INPUT RECORDS:
· · · · ·

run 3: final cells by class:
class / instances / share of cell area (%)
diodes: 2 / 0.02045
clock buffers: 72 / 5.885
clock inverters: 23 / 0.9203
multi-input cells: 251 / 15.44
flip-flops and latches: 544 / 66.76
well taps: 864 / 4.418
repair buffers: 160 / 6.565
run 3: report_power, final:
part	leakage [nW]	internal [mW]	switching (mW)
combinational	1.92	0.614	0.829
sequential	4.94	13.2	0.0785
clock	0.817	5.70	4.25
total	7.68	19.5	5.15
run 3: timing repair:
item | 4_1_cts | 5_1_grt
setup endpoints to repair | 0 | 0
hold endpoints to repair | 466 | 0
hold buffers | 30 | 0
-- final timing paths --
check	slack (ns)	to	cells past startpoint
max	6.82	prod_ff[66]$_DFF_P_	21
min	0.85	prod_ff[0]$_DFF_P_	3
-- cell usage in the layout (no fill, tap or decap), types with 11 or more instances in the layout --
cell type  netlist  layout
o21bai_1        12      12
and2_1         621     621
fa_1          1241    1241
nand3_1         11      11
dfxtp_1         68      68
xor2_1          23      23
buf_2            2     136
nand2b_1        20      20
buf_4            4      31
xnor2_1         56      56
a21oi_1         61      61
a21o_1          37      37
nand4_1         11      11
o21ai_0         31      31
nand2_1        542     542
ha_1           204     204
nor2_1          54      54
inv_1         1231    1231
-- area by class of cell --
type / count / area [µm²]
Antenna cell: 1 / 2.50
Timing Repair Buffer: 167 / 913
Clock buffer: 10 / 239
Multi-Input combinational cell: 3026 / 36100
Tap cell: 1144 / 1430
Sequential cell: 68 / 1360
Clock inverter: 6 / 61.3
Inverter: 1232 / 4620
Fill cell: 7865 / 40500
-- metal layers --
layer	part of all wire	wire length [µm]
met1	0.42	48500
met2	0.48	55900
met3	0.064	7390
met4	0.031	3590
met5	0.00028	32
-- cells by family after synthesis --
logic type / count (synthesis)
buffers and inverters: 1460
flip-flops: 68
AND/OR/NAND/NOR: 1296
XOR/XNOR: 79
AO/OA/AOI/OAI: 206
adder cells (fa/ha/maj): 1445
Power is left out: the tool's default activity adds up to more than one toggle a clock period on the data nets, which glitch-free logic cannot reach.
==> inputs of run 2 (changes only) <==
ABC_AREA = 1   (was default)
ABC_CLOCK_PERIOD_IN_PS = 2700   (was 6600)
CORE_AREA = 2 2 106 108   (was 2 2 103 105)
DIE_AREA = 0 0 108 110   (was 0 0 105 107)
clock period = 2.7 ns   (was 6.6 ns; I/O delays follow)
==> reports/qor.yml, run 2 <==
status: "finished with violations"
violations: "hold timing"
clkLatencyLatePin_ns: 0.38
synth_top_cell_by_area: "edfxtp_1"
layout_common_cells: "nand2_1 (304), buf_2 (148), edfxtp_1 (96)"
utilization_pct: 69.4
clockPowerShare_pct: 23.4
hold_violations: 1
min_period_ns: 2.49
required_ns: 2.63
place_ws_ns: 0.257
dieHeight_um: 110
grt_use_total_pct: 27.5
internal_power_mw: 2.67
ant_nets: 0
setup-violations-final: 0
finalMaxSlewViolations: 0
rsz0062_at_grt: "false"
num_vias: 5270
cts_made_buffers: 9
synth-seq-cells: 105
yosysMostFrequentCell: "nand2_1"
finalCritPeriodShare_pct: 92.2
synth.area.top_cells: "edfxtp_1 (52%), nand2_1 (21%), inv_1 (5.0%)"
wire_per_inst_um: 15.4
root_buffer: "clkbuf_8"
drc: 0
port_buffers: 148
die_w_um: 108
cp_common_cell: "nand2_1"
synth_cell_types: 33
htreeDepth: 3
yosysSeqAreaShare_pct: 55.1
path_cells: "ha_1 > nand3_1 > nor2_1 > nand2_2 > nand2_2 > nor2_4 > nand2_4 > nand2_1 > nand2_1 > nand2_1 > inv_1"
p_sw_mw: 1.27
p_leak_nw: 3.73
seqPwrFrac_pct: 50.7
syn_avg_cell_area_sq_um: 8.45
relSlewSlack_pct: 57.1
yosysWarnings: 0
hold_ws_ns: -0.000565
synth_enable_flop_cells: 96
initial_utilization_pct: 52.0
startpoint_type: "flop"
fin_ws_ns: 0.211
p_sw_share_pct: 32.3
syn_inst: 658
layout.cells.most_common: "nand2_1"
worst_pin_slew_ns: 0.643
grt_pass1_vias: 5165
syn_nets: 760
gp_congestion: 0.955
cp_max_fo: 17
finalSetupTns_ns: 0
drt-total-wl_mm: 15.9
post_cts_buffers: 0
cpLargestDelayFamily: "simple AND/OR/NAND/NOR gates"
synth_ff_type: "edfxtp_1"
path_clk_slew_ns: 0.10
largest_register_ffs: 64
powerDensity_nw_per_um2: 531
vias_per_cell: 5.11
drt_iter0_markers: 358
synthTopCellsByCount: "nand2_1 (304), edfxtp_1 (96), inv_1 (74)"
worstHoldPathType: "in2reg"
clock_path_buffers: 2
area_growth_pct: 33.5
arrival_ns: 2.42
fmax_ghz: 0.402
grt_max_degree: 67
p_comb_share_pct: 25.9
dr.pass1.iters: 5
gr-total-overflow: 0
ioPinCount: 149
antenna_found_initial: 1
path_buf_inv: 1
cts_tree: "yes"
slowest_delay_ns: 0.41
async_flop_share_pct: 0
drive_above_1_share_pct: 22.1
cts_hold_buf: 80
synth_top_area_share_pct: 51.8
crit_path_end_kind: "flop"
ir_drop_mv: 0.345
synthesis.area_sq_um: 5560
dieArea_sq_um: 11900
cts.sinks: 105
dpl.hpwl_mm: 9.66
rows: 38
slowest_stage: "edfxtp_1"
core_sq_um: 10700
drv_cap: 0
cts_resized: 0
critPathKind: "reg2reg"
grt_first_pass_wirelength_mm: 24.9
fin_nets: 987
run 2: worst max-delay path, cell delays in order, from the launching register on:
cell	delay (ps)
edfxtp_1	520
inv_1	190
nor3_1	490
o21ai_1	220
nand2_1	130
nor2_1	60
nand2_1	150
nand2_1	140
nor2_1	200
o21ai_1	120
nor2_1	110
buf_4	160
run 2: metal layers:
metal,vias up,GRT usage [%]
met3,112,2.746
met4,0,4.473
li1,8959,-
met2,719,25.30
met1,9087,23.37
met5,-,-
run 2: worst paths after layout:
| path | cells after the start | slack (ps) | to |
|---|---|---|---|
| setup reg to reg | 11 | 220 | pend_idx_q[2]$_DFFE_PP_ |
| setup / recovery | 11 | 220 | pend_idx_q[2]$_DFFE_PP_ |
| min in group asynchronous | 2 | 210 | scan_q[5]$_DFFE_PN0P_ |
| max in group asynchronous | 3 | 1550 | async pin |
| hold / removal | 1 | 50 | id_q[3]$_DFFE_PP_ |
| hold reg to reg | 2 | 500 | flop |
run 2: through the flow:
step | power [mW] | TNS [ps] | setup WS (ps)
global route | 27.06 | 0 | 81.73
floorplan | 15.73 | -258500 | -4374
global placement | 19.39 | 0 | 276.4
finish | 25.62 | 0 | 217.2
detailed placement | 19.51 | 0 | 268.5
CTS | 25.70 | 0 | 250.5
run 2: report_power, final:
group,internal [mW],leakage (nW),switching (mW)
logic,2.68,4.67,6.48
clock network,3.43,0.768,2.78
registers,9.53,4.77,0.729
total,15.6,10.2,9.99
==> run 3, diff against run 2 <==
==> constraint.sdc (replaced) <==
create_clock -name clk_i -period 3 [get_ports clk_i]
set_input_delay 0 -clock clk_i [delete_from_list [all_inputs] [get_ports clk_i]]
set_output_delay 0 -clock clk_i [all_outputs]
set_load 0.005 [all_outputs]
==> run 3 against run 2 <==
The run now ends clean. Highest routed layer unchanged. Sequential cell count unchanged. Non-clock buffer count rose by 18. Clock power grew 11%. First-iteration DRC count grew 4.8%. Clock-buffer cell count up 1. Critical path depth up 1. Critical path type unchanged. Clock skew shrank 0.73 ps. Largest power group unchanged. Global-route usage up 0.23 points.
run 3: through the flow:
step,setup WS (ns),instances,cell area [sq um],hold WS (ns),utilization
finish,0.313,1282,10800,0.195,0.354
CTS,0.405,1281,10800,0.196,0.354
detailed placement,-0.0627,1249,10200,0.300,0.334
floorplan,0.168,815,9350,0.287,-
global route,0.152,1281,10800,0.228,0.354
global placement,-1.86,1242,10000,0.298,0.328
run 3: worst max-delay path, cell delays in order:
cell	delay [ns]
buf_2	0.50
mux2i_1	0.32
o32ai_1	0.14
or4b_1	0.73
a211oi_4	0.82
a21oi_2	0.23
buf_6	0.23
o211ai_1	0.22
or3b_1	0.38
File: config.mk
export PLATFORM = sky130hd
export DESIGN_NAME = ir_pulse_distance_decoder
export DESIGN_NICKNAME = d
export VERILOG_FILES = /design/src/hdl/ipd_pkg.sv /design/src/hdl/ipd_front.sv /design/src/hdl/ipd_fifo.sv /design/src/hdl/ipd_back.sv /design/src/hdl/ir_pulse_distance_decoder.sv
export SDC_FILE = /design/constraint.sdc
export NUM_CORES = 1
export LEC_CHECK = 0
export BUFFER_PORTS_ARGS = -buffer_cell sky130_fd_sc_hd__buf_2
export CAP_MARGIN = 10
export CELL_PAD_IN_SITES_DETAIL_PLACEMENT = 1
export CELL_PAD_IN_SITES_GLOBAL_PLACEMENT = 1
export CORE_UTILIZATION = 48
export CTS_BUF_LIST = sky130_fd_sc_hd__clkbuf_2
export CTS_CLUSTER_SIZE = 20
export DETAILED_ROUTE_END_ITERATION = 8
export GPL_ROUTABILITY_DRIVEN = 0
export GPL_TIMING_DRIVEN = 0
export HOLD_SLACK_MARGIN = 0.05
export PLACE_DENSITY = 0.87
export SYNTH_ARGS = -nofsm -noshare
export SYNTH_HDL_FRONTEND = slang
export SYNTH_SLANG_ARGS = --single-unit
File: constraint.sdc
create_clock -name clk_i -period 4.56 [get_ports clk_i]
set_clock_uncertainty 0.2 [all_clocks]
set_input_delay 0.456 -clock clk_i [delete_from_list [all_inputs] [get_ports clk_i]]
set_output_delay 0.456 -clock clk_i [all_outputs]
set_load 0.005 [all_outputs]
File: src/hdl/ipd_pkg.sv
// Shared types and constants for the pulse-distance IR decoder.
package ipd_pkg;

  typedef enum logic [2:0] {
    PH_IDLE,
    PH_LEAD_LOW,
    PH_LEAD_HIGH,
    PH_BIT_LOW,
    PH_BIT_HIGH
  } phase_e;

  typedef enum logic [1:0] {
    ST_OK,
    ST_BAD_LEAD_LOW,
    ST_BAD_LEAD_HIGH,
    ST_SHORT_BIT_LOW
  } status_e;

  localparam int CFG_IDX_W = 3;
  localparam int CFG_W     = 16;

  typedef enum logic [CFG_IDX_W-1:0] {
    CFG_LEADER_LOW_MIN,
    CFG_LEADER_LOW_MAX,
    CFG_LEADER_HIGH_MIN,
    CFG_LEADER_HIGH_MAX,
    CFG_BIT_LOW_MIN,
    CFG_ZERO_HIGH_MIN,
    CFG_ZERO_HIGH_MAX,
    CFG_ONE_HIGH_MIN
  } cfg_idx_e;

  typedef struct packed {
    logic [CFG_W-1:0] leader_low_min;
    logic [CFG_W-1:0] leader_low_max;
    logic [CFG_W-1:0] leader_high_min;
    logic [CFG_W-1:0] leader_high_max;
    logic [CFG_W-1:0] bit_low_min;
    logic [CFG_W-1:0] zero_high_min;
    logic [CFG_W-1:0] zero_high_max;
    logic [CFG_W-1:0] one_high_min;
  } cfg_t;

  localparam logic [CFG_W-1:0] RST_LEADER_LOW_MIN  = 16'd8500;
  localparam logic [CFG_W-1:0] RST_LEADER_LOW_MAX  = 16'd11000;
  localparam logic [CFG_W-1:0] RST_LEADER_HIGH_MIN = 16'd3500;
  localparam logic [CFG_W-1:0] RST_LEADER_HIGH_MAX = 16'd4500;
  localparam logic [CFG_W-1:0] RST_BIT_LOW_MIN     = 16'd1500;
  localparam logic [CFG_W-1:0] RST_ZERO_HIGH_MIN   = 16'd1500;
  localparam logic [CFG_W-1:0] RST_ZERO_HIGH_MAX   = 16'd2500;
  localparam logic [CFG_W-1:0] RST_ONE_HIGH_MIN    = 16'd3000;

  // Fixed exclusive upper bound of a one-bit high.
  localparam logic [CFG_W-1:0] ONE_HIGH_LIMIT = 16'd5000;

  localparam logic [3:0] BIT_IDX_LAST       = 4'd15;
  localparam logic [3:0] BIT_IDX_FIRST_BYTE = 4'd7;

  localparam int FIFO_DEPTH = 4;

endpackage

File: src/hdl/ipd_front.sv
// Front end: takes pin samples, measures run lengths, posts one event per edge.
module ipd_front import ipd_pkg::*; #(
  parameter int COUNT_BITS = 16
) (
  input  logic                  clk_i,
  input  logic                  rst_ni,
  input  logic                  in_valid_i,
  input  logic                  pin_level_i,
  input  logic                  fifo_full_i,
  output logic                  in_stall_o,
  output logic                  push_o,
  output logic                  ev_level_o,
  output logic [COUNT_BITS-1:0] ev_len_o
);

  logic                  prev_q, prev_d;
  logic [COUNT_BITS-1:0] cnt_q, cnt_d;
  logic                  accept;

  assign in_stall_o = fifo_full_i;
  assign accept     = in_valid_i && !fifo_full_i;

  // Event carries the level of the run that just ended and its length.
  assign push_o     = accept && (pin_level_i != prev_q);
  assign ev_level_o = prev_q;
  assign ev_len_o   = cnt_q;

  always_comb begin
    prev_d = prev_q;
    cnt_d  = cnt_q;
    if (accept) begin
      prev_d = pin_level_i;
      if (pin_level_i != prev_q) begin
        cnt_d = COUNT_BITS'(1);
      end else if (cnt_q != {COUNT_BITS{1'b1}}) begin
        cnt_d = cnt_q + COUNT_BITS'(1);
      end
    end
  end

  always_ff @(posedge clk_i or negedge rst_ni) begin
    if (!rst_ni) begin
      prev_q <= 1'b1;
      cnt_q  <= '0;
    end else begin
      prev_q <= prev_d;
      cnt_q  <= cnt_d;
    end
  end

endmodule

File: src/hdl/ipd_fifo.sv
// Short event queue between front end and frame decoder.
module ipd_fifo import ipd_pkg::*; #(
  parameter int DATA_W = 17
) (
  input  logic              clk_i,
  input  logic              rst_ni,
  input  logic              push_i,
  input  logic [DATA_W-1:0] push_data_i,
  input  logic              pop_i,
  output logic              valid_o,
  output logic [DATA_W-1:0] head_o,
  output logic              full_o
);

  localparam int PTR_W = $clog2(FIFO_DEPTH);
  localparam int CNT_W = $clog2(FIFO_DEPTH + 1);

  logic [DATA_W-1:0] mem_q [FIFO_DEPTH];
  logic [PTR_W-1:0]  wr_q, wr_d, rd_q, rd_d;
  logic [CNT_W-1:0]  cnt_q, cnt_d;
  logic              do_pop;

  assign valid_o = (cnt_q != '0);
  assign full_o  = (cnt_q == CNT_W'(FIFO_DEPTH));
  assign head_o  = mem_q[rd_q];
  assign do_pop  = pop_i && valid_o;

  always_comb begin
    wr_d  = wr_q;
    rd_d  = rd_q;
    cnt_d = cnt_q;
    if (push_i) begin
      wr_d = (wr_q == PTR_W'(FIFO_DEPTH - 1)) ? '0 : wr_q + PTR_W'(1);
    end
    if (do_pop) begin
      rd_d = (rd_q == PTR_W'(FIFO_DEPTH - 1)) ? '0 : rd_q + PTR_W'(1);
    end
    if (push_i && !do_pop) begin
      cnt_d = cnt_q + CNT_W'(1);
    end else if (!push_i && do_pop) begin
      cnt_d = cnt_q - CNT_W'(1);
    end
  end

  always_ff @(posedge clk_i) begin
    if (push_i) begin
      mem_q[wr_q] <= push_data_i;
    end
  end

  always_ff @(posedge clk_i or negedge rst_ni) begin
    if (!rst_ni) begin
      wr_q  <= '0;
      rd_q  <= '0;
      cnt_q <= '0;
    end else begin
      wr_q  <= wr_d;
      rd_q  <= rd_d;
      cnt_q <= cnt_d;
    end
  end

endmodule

· · · · ·

TRY IT: Word for word, restate the lines of the data above that fall between the line holding "path_clk_slew_ns: 0.10" and the line holding "async_flop_share_pct: 0", inclusive, and no other lines.

OUTPUT BELOW:
path_clk_slew_ns: 0.10
largest_register_ffs: 64
powerDensity_nw_per_um2: 531
vias_per_cell: 5.11
drt_iter0_markers: 358
synthTopCellsByCount: "nand2_1 (304), edfxtp_1 (96), inv_1 (74)"
worstHoldPathType: "in2reg"
clock_path_buffers: 2
area_growth_pct: 33.5
arrival_ns: 2.42
fmax_ghz: 0.402
grt_max_degree: 67
p_comb_share_pct: 25.9
dr.pass1.iters: 5
gr-total-overflow: 0
ioPinCount: 149
antenna_found_initial: 1
path_buf_inv: 1
cts_tree: "yes"
slowest_delay_ns: 0.41
async_flop_share_pct: 0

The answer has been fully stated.